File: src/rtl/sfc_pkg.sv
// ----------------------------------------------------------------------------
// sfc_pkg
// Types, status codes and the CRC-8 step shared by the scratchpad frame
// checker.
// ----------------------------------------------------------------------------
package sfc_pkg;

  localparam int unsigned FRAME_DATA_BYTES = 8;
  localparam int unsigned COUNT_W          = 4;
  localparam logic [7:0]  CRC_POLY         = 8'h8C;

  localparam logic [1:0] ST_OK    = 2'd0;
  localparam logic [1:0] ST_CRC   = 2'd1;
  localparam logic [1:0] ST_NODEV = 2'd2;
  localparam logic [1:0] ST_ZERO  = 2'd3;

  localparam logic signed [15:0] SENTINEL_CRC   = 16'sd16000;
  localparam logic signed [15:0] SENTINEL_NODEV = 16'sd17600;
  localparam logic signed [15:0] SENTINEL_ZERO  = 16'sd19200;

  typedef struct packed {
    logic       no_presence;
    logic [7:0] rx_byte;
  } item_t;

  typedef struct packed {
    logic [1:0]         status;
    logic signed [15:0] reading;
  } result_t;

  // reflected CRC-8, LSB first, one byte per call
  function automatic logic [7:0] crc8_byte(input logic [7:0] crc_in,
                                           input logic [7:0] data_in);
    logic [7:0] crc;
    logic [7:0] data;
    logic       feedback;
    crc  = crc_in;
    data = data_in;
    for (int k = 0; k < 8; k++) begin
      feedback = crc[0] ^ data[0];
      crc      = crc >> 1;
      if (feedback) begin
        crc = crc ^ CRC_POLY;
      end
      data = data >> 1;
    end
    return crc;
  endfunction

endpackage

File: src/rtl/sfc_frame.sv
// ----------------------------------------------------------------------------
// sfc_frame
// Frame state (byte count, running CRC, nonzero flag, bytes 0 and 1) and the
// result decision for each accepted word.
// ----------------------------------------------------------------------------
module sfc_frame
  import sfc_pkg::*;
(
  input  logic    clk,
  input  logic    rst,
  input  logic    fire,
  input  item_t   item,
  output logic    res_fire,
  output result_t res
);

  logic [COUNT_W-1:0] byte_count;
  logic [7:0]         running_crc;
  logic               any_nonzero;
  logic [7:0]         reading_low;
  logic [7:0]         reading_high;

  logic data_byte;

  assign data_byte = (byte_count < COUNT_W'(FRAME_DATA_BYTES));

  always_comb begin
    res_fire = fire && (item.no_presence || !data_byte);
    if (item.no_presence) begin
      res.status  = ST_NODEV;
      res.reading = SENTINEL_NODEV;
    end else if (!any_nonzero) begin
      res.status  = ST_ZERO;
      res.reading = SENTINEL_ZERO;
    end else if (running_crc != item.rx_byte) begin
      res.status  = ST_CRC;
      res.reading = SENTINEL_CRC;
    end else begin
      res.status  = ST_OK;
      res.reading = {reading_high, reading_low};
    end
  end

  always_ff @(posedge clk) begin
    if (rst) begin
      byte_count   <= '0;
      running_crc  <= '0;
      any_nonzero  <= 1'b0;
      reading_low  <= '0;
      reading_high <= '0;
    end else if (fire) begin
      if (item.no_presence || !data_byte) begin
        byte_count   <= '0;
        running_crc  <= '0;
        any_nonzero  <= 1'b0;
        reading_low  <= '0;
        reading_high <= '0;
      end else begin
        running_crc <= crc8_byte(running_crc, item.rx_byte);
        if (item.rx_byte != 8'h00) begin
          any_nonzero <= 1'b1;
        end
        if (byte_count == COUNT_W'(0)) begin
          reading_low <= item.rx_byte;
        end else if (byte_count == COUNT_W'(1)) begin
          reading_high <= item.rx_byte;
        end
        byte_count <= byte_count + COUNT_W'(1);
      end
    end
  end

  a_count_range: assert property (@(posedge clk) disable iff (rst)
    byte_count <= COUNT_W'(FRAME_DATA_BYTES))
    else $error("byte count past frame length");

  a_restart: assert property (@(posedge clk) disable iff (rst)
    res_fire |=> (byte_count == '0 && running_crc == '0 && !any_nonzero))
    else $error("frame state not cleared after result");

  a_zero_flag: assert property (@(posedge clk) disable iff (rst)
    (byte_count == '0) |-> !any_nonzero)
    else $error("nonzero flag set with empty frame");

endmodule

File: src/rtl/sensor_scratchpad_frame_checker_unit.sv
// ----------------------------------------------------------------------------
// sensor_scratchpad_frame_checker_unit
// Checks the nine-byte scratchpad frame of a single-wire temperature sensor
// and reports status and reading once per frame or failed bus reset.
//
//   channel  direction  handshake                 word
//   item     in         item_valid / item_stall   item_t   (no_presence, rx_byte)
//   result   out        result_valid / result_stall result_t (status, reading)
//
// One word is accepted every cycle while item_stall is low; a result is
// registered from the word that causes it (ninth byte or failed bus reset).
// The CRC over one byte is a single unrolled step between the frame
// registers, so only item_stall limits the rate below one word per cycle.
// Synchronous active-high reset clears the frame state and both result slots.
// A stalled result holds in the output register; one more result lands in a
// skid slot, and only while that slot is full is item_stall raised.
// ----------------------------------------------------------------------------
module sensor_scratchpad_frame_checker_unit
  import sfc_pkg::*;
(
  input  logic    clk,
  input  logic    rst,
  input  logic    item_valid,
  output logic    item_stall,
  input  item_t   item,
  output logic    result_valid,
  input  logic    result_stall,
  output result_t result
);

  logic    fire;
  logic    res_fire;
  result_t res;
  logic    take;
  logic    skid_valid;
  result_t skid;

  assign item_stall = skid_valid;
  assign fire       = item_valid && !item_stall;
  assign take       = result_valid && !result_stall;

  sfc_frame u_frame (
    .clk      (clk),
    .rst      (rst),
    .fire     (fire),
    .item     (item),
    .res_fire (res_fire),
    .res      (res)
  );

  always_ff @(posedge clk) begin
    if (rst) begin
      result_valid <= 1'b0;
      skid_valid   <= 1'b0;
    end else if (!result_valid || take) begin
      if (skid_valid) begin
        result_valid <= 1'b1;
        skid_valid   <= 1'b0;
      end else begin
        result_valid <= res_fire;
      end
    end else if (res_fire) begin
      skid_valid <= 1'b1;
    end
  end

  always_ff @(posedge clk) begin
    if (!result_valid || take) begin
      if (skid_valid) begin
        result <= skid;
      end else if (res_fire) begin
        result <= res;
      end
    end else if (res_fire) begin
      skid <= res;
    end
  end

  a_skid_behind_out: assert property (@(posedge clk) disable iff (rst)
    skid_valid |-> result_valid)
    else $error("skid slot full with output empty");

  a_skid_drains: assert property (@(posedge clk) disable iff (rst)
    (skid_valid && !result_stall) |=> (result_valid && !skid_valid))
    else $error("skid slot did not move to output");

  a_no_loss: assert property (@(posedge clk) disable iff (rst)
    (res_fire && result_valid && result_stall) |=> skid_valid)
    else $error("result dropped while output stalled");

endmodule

------------------------------------------------

What you need to do: Whenever a line of the records holds the string "with", pick it out and copy it.

Worked solution:
    else $error("nonzero flag set with empty frame");
    else $error("skid slot full with output empty");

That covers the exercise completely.